* Data to process:
··········
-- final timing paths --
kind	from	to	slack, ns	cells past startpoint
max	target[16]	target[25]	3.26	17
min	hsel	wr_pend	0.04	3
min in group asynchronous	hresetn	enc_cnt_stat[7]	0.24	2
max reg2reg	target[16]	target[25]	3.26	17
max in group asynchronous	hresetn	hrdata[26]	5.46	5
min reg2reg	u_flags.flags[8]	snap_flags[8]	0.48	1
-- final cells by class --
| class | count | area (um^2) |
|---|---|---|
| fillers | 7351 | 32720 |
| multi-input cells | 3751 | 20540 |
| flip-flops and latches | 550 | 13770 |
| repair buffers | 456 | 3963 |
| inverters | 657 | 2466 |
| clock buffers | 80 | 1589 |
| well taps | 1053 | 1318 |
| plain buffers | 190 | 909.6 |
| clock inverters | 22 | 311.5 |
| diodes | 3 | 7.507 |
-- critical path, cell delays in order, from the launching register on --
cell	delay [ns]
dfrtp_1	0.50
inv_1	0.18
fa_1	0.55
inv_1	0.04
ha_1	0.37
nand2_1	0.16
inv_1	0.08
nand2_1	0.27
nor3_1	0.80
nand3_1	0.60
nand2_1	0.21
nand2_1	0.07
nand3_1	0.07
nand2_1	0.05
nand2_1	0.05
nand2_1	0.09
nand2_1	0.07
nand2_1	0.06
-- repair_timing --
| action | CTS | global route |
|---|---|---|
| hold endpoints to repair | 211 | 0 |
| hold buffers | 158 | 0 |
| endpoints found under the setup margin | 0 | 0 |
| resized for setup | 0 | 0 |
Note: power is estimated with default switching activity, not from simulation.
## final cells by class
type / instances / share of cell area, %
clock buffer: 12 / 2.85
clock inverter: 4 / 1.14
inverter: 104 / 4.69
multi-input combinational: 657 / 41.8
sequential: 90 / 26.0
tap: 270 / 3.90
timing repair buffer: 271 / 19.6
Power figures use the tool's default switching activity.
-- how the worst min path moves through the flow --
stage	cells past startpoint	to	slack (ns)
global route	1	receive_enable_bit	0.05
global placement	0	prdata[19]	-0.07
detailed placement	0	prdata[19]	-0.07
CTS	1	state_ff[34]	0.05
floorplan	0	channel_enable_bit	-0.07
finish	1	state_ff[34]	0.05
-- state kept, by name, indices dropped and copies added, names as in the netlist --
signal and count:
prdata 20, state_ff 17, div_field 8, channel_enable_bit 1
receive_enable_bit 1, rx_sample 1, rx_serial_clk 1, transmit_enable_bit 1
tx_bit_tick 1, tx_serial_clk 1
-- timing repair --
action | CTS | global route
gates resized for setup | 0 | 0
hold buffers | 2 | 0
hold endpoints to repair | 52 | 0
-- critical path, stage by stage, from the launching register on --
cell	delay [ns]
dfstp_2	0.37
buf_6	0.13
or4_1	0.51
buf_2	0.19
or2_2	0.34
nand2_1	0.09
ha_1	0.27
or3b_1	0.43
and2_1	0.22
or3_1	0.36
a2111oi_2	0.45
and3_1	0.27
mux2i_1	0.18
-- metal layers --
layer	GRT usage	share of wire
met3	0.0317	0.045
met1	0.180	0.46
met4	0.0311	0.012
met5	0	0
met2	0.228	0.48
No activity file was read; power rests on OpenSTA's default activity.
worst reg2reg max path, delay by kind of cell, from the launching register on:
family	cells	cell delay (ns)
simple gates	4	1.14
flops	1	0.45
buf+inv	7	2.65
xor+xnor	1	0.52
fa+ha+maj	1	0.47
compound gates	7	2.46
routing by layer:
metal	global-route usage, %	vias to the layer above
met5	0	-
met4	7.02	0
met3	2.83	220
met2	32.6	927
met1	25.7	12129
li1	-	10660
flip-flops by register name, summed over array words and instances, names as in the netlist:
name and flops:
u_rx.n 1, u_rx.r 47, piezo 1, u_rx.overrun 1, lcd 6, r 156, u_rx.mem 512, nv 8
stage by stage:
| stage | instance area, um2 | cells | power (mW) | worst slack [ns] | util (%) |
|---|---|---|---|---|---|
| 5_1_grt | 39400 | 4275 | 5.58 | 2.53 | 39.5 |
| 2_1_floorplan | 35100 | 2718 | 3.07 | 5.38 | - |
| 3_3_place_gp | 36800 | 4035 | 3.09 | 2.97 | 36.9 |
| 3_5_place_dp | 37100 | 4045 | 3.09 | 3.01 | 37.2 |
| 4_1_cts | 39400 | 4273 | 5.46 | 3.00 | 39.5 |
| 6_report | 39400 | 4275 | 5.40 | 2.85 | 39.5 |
··········
* Goal of the exercise: Could the data above be returned exactly as it stands?

* Answer for the task:
-- final timing paths --
kind	from	to	slack, ns	cells past startpoint
max	target[16]	target[25]	3.26	17
min	hsel	wr_pend	0.04	3
min in group asynchronous	hresetn	enc_cnt_stat[7]	0.24	2
max reg2reg	target[16]	target[25]	3.26	17
max in group asynchronous	hresetn	hrdata[26]	5.46	5
min reg2reg	u_flags.flags[8]	snap_flags[8]	0.48	1
-- final cells by class --
| class | count | area (um^2) |
|---|---|---|
| fillers | 7351 | 32720 |
| multi-input cells | 3751 | 20540 |
| flip-flops and latches | 550 | 13770 |
| repair buffers | 456 | 3963 |
| inverters | 657 | 2466 |
| clock buffers | 80 | 1589 |
| well taps | 1053 | 1318 |
| plain buffers | 190 | 909.6 |
| clock inverters | 22 | 311.5 |
| diodes | 3 | 7.507 |
-- critical path, cell delays in order, from the launching register on --
cell	delay [ns]
dfrtp_1	0.50
inv_1	0.18
fa_1	0.55
inv_1	0.04
ha_1	0.37
nand2_1	0.16
inv_1	0.08
nand2_1	0.27
nor3_1	0.80
nand3_1	0.60
nand2_1	0.21
nand2_1	0.07
nand3_1	0.07
nand2_1	0.05
nand2_1	0.05
nand2_1	0.09
nand2_1	0.07
nand2_1	0.06
-- repair_timing --
| action | CTS | global route |
|---|---|---|
| hold endpoints to repair | 211 | 0 |
| hold buffers | 158 | 0 |
| endpoints found under the setup margin | 0 | 0 |
| resized for setup | 0 | 0 |
Note: power is estimated with default switching activity, not from simulation.
## final cells by class
type / instances / share of cell area, %
clock buffer: 12 / 2.85
clock inverter: 4 / 1.14
inverter: 104 / 4.69
multi-input combinational: 657 / 41.8
sequential: 90 / 26.0
tap: 270 / 3.90
timing repair buffer: 271 / 19.6
Power figures use the tool's default switching activity.
-- how the worst min path moves through the flow --
stage	cells past startpoint	to	slack (ns)
global route	1	receive_enable_bit	0.05
global placement	0	prdata[19]	-0.07
detailed placement	0	prdata[19]	-0.07
CTS	1	state_ff[34]	0.05
floorplan	0	channel_enable_bit	-0.07
finish	1	state_ff[34]	0.05
-- state kept, by name, indices dropped and copies added, names as in the netlist --
signal and count:
prdata 20, state_ff 17, div_field 8, channel_enable_bit 1
receive_enable_bit 1, rx_sample 1, rx_serial_clk 1, transmit_enable_bit 1
tx_bit_tick 1, tx_serial_clk 1
-- timing repair --
action | CTS | global route
gates resized for setup | 0 | 0
hold buffers | 2 | 0
hold endpoints to repair | 52 | 0
-- critical path, stage by stage, from the launching register on --
cell	delay [ns]
dfstp_2	0.37
buf_6	0.13
or4_1	0.51
buf_2	0.19
or2_2	0.34
nand2_1	0.09
ha_1	0.27
or3b_1	0.43
and2_1	0.22
or3_1	0.36
a2111oi_2	0.45
and3_1	0.27
mux2i_1	0.18
-- metal layers --
layer	GRT usage	share of wire
met3	0.0317	0.045
met1	0.180	0.46
met4	0.0311	0.012
met5	0	0
met2	0.228	0.48
No activity file was read; power rests on OpenSTA's default activity.
worst reg2reg max path, delay by kind of cell, from the launching register on:
family	cells	cell delay (ns)
simple gates	4	1.14
flops	1	0.45
buf+inv	7	2.65
xor+xnor	1	0.52
fa+ha+maj	1	0.47
compound gates	7	2.46
routing by layer:
metal	global-route usage, %	vias to the layer above
met5	0	-
met4	7.02	0
met3	2.83	220
met2	32.6	927
met1	25.7	12129
li1	-	10660
flip-flops by register name, summed over array words and instances, names as in the netlist:
name and flops:
u_rx.n 1, u_rx.r 47, piezo 1, u_rx.overrun 1, lcd 6, r 156, u_rx.mem 512, nv 8
stage by stage:
| stage | instance area, um2 | cells | power (mW) | worst slack [ns] | util (%) |
|---|---|---|---|---|---|
| 5_1_grt | 39400 | 4275 | 5.58 | 2.53 | 39.5 |
| 2_1_floorplan | 35100 | 2718 | 3.07 | 5.38 | - |
| 3_3_place_gp | 36800 | 4035 | 3.09 | 2.97 | 36.9 |
| 3_5_place_dp | 37100 | 4045 | 3.09 | 3.01 | 37.2 |
| 4_1_cts | 39400 | 4273 | 5.46 | 3.00 | 39.5 |
| 6_report | 39400 | 4275 | 5.40 | 2.85 | 39.5 |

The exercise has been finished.